At the roomy and boomy Bataclan in Oberkampf, it’s clear that this rather gay marriage is the gift that keeps giving. Each song shakes your hand like an old pal, whether it be one of either group’s own classics – ‘The No.1 Song In Heaven’ or ‘Michael’ – or one of their addictive new stompers (‘Johnny Delusional’ or ‘Police Encounters’). They make an odd couple – the towering Alex Kapranos and the poncho’d Russell Mael (who with each passing year seems to resemble more and more the second Doctor, Patrick Troughton), but it somehow works. Yes, some collaborations do work, and this venue is big enough for the both of them…

As two working bands, they slot into each other effortlessly, and make a peculiarly handsome power couple. There’s a popular narrative doing the rounds that both somehow needed each other – that they’d become artistically moribund before this union had, ahem, sparked things back into life. That’s nonsense. Franz’s last album Right Thoughts, Right Words, Right Action was a wonderful return to form itself, while Sparks haven’t recorded a studio album since The Seduction Of Ingmar Bergman in 2009 – their 22nd studio album – meaning a new persona was all but inevitable. You wonder how this pair found each other, and their handiwork in partnership is no less devastating.

Highlights include a rousing ‘Do You Want To’, roared by all and sundry like a bawdy Oktoberfest singalong, and a sprawling ‘Dictator’s Son’, which has the audacity to mention Nat King Cole, Instagram, the Bundesliga and Hugo Boss all in the same song, and is full of emphatic high camp glam rock posturing. ‘Power Couple’ sounds like The Fall covering ‘Nelly The Elephant’, while ‘So Desu Ne’ sees Alex and Russell join Nick McCarthy and Bob Hardy on the same keyboard at the conclusion. The gig wouldn’t be a Sparks gig (technically it isn’t, but you know what I mean) without a little dance from the irrepressible Ron Mael, who two months shy of 70, never ceases to astonish. But best of all is a towering rendition of ‘This Town Ain’t Big Enough For The Both Of Us’ which is so vivid it genuinely has me fighting back tears.
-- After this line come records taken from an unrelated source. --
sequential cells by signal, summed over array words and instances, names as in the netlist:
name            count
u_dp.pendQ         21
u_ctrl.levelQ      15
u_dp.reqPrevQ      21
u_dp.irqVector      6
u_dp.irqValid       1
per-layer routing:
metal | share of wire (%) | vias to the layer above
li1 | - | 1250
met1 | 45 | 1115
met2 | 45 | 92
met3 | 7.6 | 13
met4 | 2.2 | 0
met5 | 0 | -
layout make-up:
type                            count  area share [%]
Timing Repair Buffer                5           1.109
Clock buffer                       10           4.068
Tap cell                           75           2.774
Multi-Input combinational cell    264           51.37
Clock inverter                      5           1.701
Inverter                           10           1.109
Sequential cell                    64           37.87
$ cat config.mk
export PLATFORM = sky130hd
export DESIGN_NAME = sref_align_top
export DESIGN_NICKNAME = d
export VERILOG_FILES = /design/src/rtl/sref_pkg.sv /design/src/rtl/sref_capture.sv /design/src/rtl/sref_event.sv /design/src/rtl/sref_timing.sv /design/src/rtl/sref_align_top.sv
export SDC_FILE = /design/constraint.sdc
export NUM_CORES = 1
export LEC_CHECK = 0
export BUFFER_PORTS_ARGS = -buffer_cell sky130_fd_sc_hd__buf_2
export CORE_MARGIN = 1.5
export CORE_UTILIZATION = 47
export CTS_CLUSTER_DIAMETER = 30
export DETAILED_ROUTE_END_ITERATION = 10
export GPL_TIMING_DRIVEN = 0
export PLACE_DENSITY = 0.72
export RECOVER_POWER = 100
export SYNTH_ARGS = -nofsm -noshare
export SYNTH_HDL_FRONTEND = slang
export SYNTH_HIERARCHICAL = 1
export SYNTH_SLANG_ARGS = --single-unit
$ cat constraint.sdc
create_clock -name clk -period 1.3 [get_ports clk]
set_input_delay 0.26 -clock clk [delete_from_list [all_inputs] [get_ports clk]]
set_output_delay 0.26 -clock clk [all_outputs]
set_load 0.02 [all_outputs]
[src/rtl/cfgwin_pkg.sv]
package cfgwin_pkg;
  localparam int DW     = 32;
  localparam int LANES  = DW / 8;
  localparam int BUS_W  = 8;
  localparam int DEV_W  = 5;
  localparam int FN_W   = 3;
  localparam int REG_W  = 6;

  typedef enum logic [1:0] {
    SZ_BYTE = 2'd0,
    SZ_HALF = 2'd1,
    SZ_WORD = 2'd2,
    SZ_RSVD = 2'd3
  } xfer_size_e;

  typedef enum logic [1:0] {
    ST_IDLE = 2'd0,
    ST_WAIT = 2'd1,
    ST_DONE = 2'd2
  } ctrl_state_e;

  typedef struct packed {
    logic             en;
    logic [BUS_W-1:0] bus;
    logic [DEV_W-1:0] dev;
    logic [FN_W-1:0]  fn;
    logic [REG_W-1:0] rg;
  } cfg_addr_t;

  function automatic logic [DW-1:0] addr_readback(input cfg_addr_t a);
    return {a.en, 7'b0, a.bus, a.dev, a.fn, a.rg, 2'b00};
  endfunction
endpackage

[src/rtl/cfgwin_addr_reg.sv]
module cfgwin_addr_reg
  import cfgwin_pkg::*;
(
  input  logic          clk,
  input  logic          rst,
  input  logic          we,
  input  logic [DW-1:0] wdata,
  output cfg_addr_t     addr_q
);
  logic unused_bits;
  assign unused_bits = ^{wdata[30:24], wdata[1:0]};

  always_ff @(posedge clk) begin
    if (rst) begin
      addr_q <= '0;
    end else if (we) begin
      addr_q.en  <= wdata[31];
      addr_q.bus <= wdata[23:16];
      addr_q.dev <= wdata[15:11];
      addr_q.fn  <= wdata[10:8];
      addr_q.rg  <= wdata[7:2];
    end
  end
endmodule

[src/rtl/cfgwin_lane_steer.sv]
module cfgwin_lane_steer
  import cfgwin_pkg::*;
(
  input  xfer_size_e       size,
  input  logic [1:0]       off,
  input  logic [DW-1:0]    wdata,
  output logic [LANES-1:0] be,
  output logic [DW-1:0]    lane_data
);
  logic [2:0]    nbytes;
  logic [1:0]    off_eff;
  logic [DW-1:0] masked;

  always_comb begin
    case (size)
      SZ_BYTE: begin
        nbytes  = 3'd1;
        off_eff = off;
        masked  = {24'b0, wdata[7:0]};
      end
      SZ_HALF: begin
        nbytes  = 3'd2;
        off_eff = off;
        masked  = {16'b0, wdata[15:0]};
      end
      default: begin
        nbytes  = 3'd4;
        off_eff = 2'd0;
        masked  = wdata;
      end
    endcase
    lane_data = masked << {off_eff, 3'b000};
  end

  for (genvar i = 0; i < LANES; i++) begin : g_lane
    assign be[i] = (3'(i) >= {1'b0, off_eff}) &&
                   (3'(i) <  ({1'b0, off_eff} + nbytes));
  end
endmodule

[src/rtl/cfgwin_ctrl.sv]
module cfgwin_ctrl
  import cfgwin_pkg::*;
#(
  parameter int                ADDR_W       = 8,
  parameter logic [ADDR_W-1:0] CFG_ADDR_OFS = 8'h28,
  parameter logic [ADDR_W-1:0] CFG_DATA_OFS = 8'h2C
) (
  input  logic               clk,
  input  logic               rst,
  input  logic               sb_valid,
  input  logic               sb_write,
  input  logic [ADDR_W-3:0]  sb_word,
  output logic               sb_ready,
  output logic [DW-1:0]      sb_rdata,
  input  cfg_addr_t          addr_q,
  input  logic [LANES-1:0]   be_c,
  input  logic [DW-1:0]      wdata_c,
  output logic               addr_we,
  output logic               dn_req,
  output logic               dn_we,
  output logic [BUS_W-1:0]   dn_bus,
  output logic [DEV_W-1:0]   dn_dev,
  output logic [FN_W-1:0]    dn_fn,
  output logic [REG_W-1:0]   dn_reg,
  output logic [LANES-1:0]   dn_be,
  output logic [DW-1:0]      dn_wdata,
  input  logic               dn_ack,
  input  logic [DW-1:0]      dn_rdata
);
  localparam logic [ADDR_W-3:0] ADDR_IDX = CFG_ADDR_OFS[ADDR_W-1:2];
  localparam logic [ADDR_W-3:0] DATA_IDX = CFG_DATA_OFS[ADDR_W-1:2];

  ctrl_state_e state;
  logic        hit_addr, hit_data, accept;

  assign hit_addr = (sb_word == ADDR_IDX);
  assign hit_data = (sb_word == DATA_IDX);
  assign accept   = (state == ST_IDLE) && sb_valid;
  assign addr_we  = accept && sb_write && hit_addr;

  always_ff @(posedge clk) begin
    if (rst) begin
      state    <= ST_IDLE;
      sb_ready <= 1'b0;
      sb_rdata <= '0;
      dn_req   <= 1'b0;
      dn_we    <= 1'b0;
      dn_bus   <= '0;
      dn_dev   <= '0;
      dn_fn    <= '0;
      dn_reg   <= '0;
      dn_be    <= '0;
      dn_wdata <= '0;
    end else begin
      case (state)
        ST_IDLE: begin
          sb_ready <= 1'b0;
          if (sb_valid) begin
            if (hit_data && addr_q.en) begin
              dn_req   <= 1'b1;
              dn_we    <= sb_write;
              dn_bus   <= addr_q.bus;
              dn_dev   <= addr_q.dev;
              dn_fn    <= addr_q.fn;
              dn_reg   <= addr_q.rg;
              dn_be    <= be_c;
              dn_wdata <= wdata_c;
              state    <= ST_WAIT;
            end else begin
              sb_ready <= 1'b1;
              state    <= ST_DONE;
              if (hit_addr)      sb_rdata <= addr_readback(addr_q);
              else if (hit_data) sb_rdata <= '1;
              else               sb_rdata <= '0;
            end
          end
        end
        ST_WAIT: begin
          if (dn_ack) begin
            dn_req   <= 1'b0;
            sb_ready <= 1'b1;
            sb_rdata <= dn_rdata;
            state    <= ST_DONE;
          end
        end
        default: begin
          sb_ready <= 1'b0;
          state    <= ST_IDLE;
        end
      endcase
    end
  end
endmodule

[src/rtl/cfgwin_port.sv]
module cfgwin_port
  import cfgwin_pkg::*;
#(
  parameter int                ADDR_W       = 8,
  parameter logic [ADDR_W-1:0] CFG_ADDR_OFS = 8'h28,
  parameter logic [ADDR_W-1:0] CFG_DATA_OFS = 8'h2C
) (
  input  logic              clk,
  input  logic              rst,
  input  logic              sb_valid,
  input  logic              sb_write,
  input  logic [1:0]        sb_size,
  input  logic [ADDR_W-1:0] sb_addr,
  input  logic [31:0]       sb_wdata,
  output logic              sb_ready,
  output logic [31:0]       sb_rdata,
  output logic              dn_req,
  output logic              dn_we,
  output logic [7:0]        dn_bus,
  output logic [4:0]        dn_dev,
  output logic [2:0]        dn_fn,
  output logic [5:0]        dn_reg,
  output logic [3:0]        dn_be,
  output logic [31:0]       dn_wdata,
  input  logic              dn_ack,
  input  logic [31:0]       dn_rdata
);
  cfg_addr_t        addr_q;
  logic             addr_we;
  logic [LANES-1:0] be_c;
  logic [DW-1:0]    wdata_c;

  cfgwin_addr_reg u_areg (
    .clk    (clk),
    .rst    (rst),
    .we     (addr_we),
    .wdata  (sb_wdata),
    .addr_q (addr_q)
  );

  cfgwin_lane_steer u_steer (
    .size      (xfer_size_e'(sb_size)),
    .off       (sb_addr[1:0]),
    .wdata     (sb_wdata),
    .be        (be_c),
    .lane_data (wdata_c)
  );

  cfgwin_ctrl #(
    .ADDR_W       (ADDR_W),
    .CFG_ADDR_OFS (CFG_ADDR_OFS),
    .CFG_DATA_OFS (CFG_DATA_OFS)
  ) u_ctrl (
    .clk      (clk),
    .rst      (rst),
    .sb_valid (sb_valid),
    .sb_write (sb_write),
    .sb_word  (sb_addr[ADDR_W-1:2]),
    .sb_ready (sb_ready),
    .sb_rdata (sb_rdata),
    .addr_q   (addr_q),
    .be_c     (be_c),
    .wdata_c  (wdata_c),
    .addr_we  (addr_we),
    .dn_req   (dn_req),
    .dn_we    (dn_we),
    .dn_bus   (dn_bus),
    .dn_dev   (dn_dev),
    .dn_fn    (dn_fn),
    .dn_reg   (dn_reg),
    .dn_be    (dn_be),
    .dn_wdata (dn_wdata),
    .dn_ack   (dn_ack),
    .dn_rdata (dn_rdata)
  );
endmodule

[config.mk]
export PLATFORM = sky130hd
export DESIGN_NAME = cfgwin_port
export DESIGN_NICKNAME = d
export VERILOG_FILES = /design/src/rtl/cfgwin_pkg.sv /design/src/rtl/cfgwin_addr_reg.sv /design/src/rtl/cfgwin_lane_steer.sv /design/src/rtl/cfgwin_ctrl.sv /design/src/rtl/cfgwin_port.sv
export SDC_FILE = /design/constraint.sdc
export NUM_CORES = 1
export LEC_CHECK = 0
export BUFFER_PORTS_ARGS = -buffer_cell sky130_fd_sc_hd__buf_2
export CAP_MARGIN = 0
export CORE_MARGIN = 8
export CORE_UTILIZATION = 42
export CTS_CLUSTER_DIAMETER = 40
export CTS_CLUSTER_SIZE = 28
export DETAILED_ROUTE_END_ITERATION = 7
export PLACE_DENSITY = 0.68
export SETUP_SLACK_MARGIN = 0.4
export SYNTH_ARGS = -nofsm -noshare
export SYNTH_HDL_FRONTEND = slang
export SYNTH_HIERARCHICAL = 1
export SYNTH_SLANG_ARGS = --single-unit
[constraint.sdc]
create_clock -name clk -period 2.6 [get_ports clk]
set_input_delay 0.52 -clock clk [delete_from_list [all_inputs] [get_ports clk]]
set_output_delay 0.52 -clock clk [all_outputs]
set_load 0.05 [all_outputs]
* Word-level counts from Yosys, hierarchy flattened
Cells that the tools add are included.
** Storage, ports and cells
- Register bits after elaboration :: 118
- Bits of input ports :: 79
- Output and inout port bits :: 93
- Word-level logic and storage cells :: 69
** Cells by class
- $add $sub $neg :: 1
- Order comparisons :: 7
- Equal/unequal tests :: 8
- Shift-type cells :: 1
- Multiplexer cells :: 21
- Reductions and logical operators :: 15
** Operators by type and width (number)
- 32-bit 2-to-1 mux :: 5
- 32-bit one-hot mux with 2 select lines :: 2
- 32-bit by 5-bit << shifter with 32-bit output :: 1
- 6-bit by 4-bit equality test with 1-bit output, second input constant :: 2
- 2-bit 2-to-1 mux :: 4
- 2-bit != test, second input constant :: 4
- 4-bit AND reduction :: 2
- 1-bit logical AND :: 7
- 1-bit by 3-bit less-than comparator with 1-bit output, first input constant :: 2
- 2-bit by 3-bit less-than comparator with 1-bit output, first input constant :: 2
- 1-bit 2-to-1 mux :: 6
- 3-bit one-hot mux with 2 select lines :: 1
- 2-bit by 1-bit equality test with 1-bit output, second input constant :: 2
- 1-bit by 2-bit greater-or-equal comparator with 1-bit output, first input constant :: 2
- 2-bit logical NOT :: 2
- 1-bit one-hot mux with 2 select lines :: 2
- 2-bit one-hot mux with 2 select lines :: 1
- 2-bit by 3-bit adder with 3-bit output :: 1
- 3-bit AND reduction :: 1
- 2-bit greater-or-equal comparator, first input constant :: 1
- 2-bit AND reduction :: 1
- 2-bit nonzero test :: 1
- 2-bit OR reduction :: 1

* Depth between registers and ports, before layout
- Depth in word-level cells :: 6
- Gate-level depth with buffers :: 11
- Depth with buffers taken out :: 8

* By module
The synthesis kept the hierarchy.
** By module, submodules not included
- cfgwin_ctrl :: times used 1, cells each 463, area an instance 3802.4 µm², sequential area each 1901.8 µm²
- cfgwin_addr_reg :: times used 1, cells each 74, area an instance 835.8 µm², sequential area each 460.4 µm²
- cfgwin_lane_steer :: times used 1, cells each 96, area an instance 660.6 µm², sequential area each 0.0 µm²

* Worst setup path before layout
Ideal clock, no wire load.
- Path kind :: in2reg
- Start point :: input sb_addr[7]
- End point :: register u_areg/addr_q[0] (netlist name)
- Library setup time :: 0.128 ns
- Data arrival time :: 2.179 ns
- Required time :: 2.472 ns
- Slack :: 0.293 ns
- Cell stages on the path :: 7
- Path buffers :: 2
- Cells stage by stage :: or4b_4 -> or2_0 -> nor4b_1 -> buf_6 -> buf_12 -> mux2i_1 -> nor2_1
** On the way
- Word-level cells in the longest chain between the ends :: 2
** Ends and longest elaborated chain
- from (decl) :: line cfgwin_port.sv:13 : input logic [ADDR_W-1:0] sb_addr,
- 6-bit by 4-bit equality test with 1-bit output :: line cfgwin_ctrl.sv:36 : assign hit_addr = (sb_word == ADDR_IDX);
- 1-bit logical AND :: line cfgwin_ctrl.sv:39 : assign addr_we = accept && sb_write && hit_addr;
- named net addr_we :: line cfgwin_port.sv:29 : logic addr_we;
The timed path passes the listed nets, and every way through them passes these cells.
A chain may end at the register's enable or synchronous reset.

* Final worst setup path
- Start point :: register u_ctrl.state[0]
- End point :: register u_ctrl.dn_reg[0]
** On the way
- Word-level cells in the longest chain between the ends :: 2
** Ends and longest elaborated chain
- from (decl) :: line cfgwin_ctrl.sv:33 : ctrl_state_e state;
- from (signal assigned) :: line cfgwin_ctrl.sv:43 : state <= ST_IDLE;
- from (signal assigned) :: line cfgwin_ctrl.sv:68 : state <= ST_WAIT;
- from (signal assigned) :: line cfgwin_ctrl.sv:71 : state <= ST_DONE;
- 2-bit logical NOT :: line cfgwin_ctrl.sv:55 : case (state)
- 3-bit AND reduction (no line)
- to (signal assigned) :: line cfgwin_ctrl.sv:65 : dn_reg <= addr_q.rg;
- to (decl) :: line cfgwin_ctrl.sv:24 : output logic [REG_W-1:0] dn_reg,
Every way passes these cells.

==> results_dict.tcl <==
set metrics [dict create \
    setup-tns-final_ns 0 \
    syn-num-nets 714 \
    h-tree-depth 4 \
    drtPass1Iterations 5 \
    avgSynthCellArea_sq_um 8.371 \
    place.gp.congestion 0.8383 \
    cp-start-kind "flop" \
    pin_count 172 \
    regArea_sq_mm 0.002362 \
    tightestPinTransition_ns 0.6993 \
    path_cells "or3b_2 > or3_2 > buf_12 > nand2_1 > a21oi_1" \
    crit_required_ns 2.86 \
    final_nets 861 \
    synth_cell_types 41 \
    antenna_found_initial 1 \
    drive_gt1_share_pct 29.26 \
    ys_ff_latch 118 \
    routedWlPerCell_microns 17.69 \
    power_switching_uw 1149 \
    multi_input_area_sq_mm 0.002609 \
    drc 0 \
    synth_area_leaders "dfxtp_1, nand2_1, a21oi_1" \
    switching_share_pct 24.66 \
    max-slew-margin-rel_pct 53.28 \
    syn_area_sq_mm 0.005299 \
    antennaDiodeCount 0 \
    ant_nets 0 \
    arrival_ns 2.39 \
    start_util_pct 42.51 \
    slowest_stage "or3b_2" \
    die_area_sq_mm 0.01647 \
    comb_power_share_pct 10.8 \
    internal_power_uw 3510 \
    synth.yosys.seq_area_share_pct 44.58 \
    crit_path_end_kind "flop" \
    synth_edf_count 0 \
    holdBufCountCts 0 \
    syn2layout_area_growth_pct 28.50 \
    grtUsageTotal_pct 20.28 \
    cp_top_family "simple AND/OR/NAND/NOR gates" \
    worstSetupPathType "flop to flop" \
    finalSetupViolCount 0 \
    ys_async_sr_fraction_pct 0 \
    min_path_type "input pin to flop" \
    clockBufferDepth 2 \
    hpwlAfterDp_microns 12430 \
    power.density_mw_per_mm2 684.1 \
    dpl-instance-area_sq_mm 0.006236 \
    fp-row-count 41 \
    hold_viol_final 0 \
    rsz0062_at_grt "no" \
    port_buffers 171 \
    drt-initial-drc-count 504 \
    synth_cells 633 \
    overflow 0 \
    finalMaxSlewViolations 0 \
    cts_tree "yes" \
    cts-buffers-inserted 17 \
    cts.clk_slew.worst_paths_ns 0.05 \
    cts.sinks 118 \
    grt_pass1_wl_microns 26590 \
    fin_crit_ns 2.129 \
    cellLeakagePower_uw 0.002998 \
    grt_pass1_vias 5072 \
    postCtsSetupBuffers 0 \
    design_area_sq_mm 0.006809 \
    grt_max_degree 61 \
    cts_resized 0 \
    fillers 1192 \
    core_sq_mm 0.01247 \
    fin_worst_skew_ns 0.006427 \
    critPathMaxStageDelay_ns 0.59 \
    synth_flop_cell "dfxtp_1" \
    top_regs "u_ctrl/dn_wdata x32, u_ctrl/sb_rdata x32, u_areg/addr_q x23" \
    vias_per_cell 5.379 \
    finalCritPeriodShare_pct 81.87 \
    status "finished, final reports clean" \
    cp_max_fo 60 \
    fp.dieH_microns 128.3 \
    die_w_microns 128.3 \
    wl_microns 17070 \
    p_clk_share_pct 49.0 \
    yosysWarnings 6 \
    maxCapViolations 0 \
    seqPwrFrac_pct 40.1 \
    cts.root.buffer_cell "clkbuf_16" \
    synth_top_area_share_pct 44.58 \
    irDropWorstVdd_uv 324.5 \
    crit_buf_inv 1 \
    clk_latency_ns 0.41 \
    yosysTopAreaCell "dfxtp_1" \
    max_freq_mhz 469.8 \
    vias 5191 \
]
[worst reg2reg max path, stage by stage, from the launching register on]
cell     delay, ns
dfxtp_1       0.45
or3b_2        0.59
or3_2         0.52
buf_12        0.21
nand2_1       0.16
a21oi_1       0.07
[placed cells by master, fill, tap and decap left out, types with 4 or more instances in the layout]
| master | netlist | layout |
|---|---|---|
| a21o_1 | 9 | 9 |
| o21ai_1 | 10 | 10 |
| a21oi_1 | 85 | 85 |
| nor2_1 | 30 | 30 |
| dfxtp_1 | 118 | 118 |
| clkbuf_1 | 28 | 4 |
| o21bai_1 | 24 | 24 |
| a221o_1 | 8 | 8 |
| and2_1 | 10 | 10 |
| and3_1 | 8 | 8 |
| mux2i_1 | 24 | 24 |
| a221oi_2 | 9 | 9 |
| buf_2 | 22 | 170 |
| clkinv_2 | 0 | 7 |
| clkbuf_16 | 0 | 17 |
| a22oi_1 | 31 | 31 |
| inv_1 | 11 | 11 |
| buf_4 | 1 | 13 |
| a22o_1 | 8 | 8 |
| o21ai_0 | 24 | 24 |
| nand2_1 | 137 | 137 |
[power groups by stage]
stage | clock network, uW | registers, uW | logic (uW)
after floorplan | 0 | 2030 | 203
after global routing | 2400 | 1870 | 537
after CTS | 2320 | 1870 | 502
after detailed placement | 0 | 1910 | 501
final | 2280 | 1870 | 505
after global placement | 0 | 1900 | 494
[stage by stage]
stage	utilization, %	hold slack (ns)	setup WS (ns)	power [uW]	std cells
final	54.62	0.3818	0.4714	4658	965
after global routing	54.62	0.3889	0.4114	4804	965
after CTS	54.62	0.3714	0.4934	4694	965
after detailed placement	50.03	0.4442	0.1403	2408	933
after global placement	50.03	0.4435	0.1884	2398	933
after floorplan	-	0.4411	0.3957	2236	633
[logic make-up after synthesis]
family	after synthesis	synth area share, %
XOR/XNOR	2	0.3306
flip-flops	118	44.58
AO/OA/AOI/OAI	214	26.64
AND/OR/NAND/NOR	204	16.79
buffers and inverters	69	6.659
multiplexers	24	4.534
adder cells (fa/ha/maj)	2	0.4722
[cell usage after synthesis, types with 9 or more instances]
master,count
a21o_1,9
a21oi_1,85
a221oi_2,9
a22oi_1,31
and2_1,10
buf_2,22
clkbuf_1,28
dfxtp_1,118
inv_1,11
mux2i_1,24
nand2_1,137
nor2_1,30
o21ai_0,24
o21ai_1,10
o21bai_1,24
[worst paths after layout]
check	from	to	slack (ns)	cells after the start
setup / recovery	u_ctrl/state[0]$_SDFFE_PP0P_	u_ctrl/dn_reg[0]$_SDFFE_PP0P_	0.47	5
hold / removal	sb_write	u_ctrl/dn_we$_SDFFE_PP0P_	0.38	3
setup reg to reg	u_ctrl/state[0]$_SDFFE_PP0P_	u_ctrl/dn_reg[0]$_SDFFE_PP0P_	0.47	5
hold reg to reg	u_ctrl/dn_reg[2]$_SDFFE_PP0P_	u_ctrl/dn_reg[2]$_SDFFE_PP0P_	0.45	2
[final cells by class]
class / count / share of cell area (%)
repair buffers: 186 / 14.81
inverters: 11 / 0.6064
clock buffers: 21 / 6.468
flip-flops and latches: 118 / 34.69
clock inverters: 11 / 1.948
well taps: 172 / 3.161
multi-input cells: 446 / 38.31
[layer usage]
metal	share of wire (%)	global-route usage (%)	vias up
li1	-	-	2496
met1	45	25.86	2449
met2	45	31.32	224
met3	9.5	7.363	20
met4	1.3	6.014	2
met5	0.082	0	-
No activity file was read; power rests on OpenSTA's default activity.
The fun and games aren’t over just yet. Nick McCarthy throws himself into the crowd with his guitar strapped around his neck, and somehow manages to sail halfway across the Bataclan’s sea of people and back onto the stage again without him missing a note. Then in the encore, FFS pull a medley out of the bag, merging ‘When Do I Get To Sing ‘My Way’?’ with ‘Call Girl’, all threaded together with some neat Niles Rodgers-style guitar from McCarthy. And then to finish off, they finally play ‘Collaborations Don’t Work’. Sparks having worked separately before with both Faith No More and Justin Hawkins on the aforementioned ‘This Town Ain’t Big Enough For The Both Of Us’, it’s clear they’re all a bunch of fibbers, but we’ll let them off, because as gig experiences go this is nearly perfect. Had they managed to smuggle in ‘Girl From Germany’ then it might have been perfection itself. So, I’ll be seeing you this time next year for the Four Tops and Fats Waller then. For the fucking win.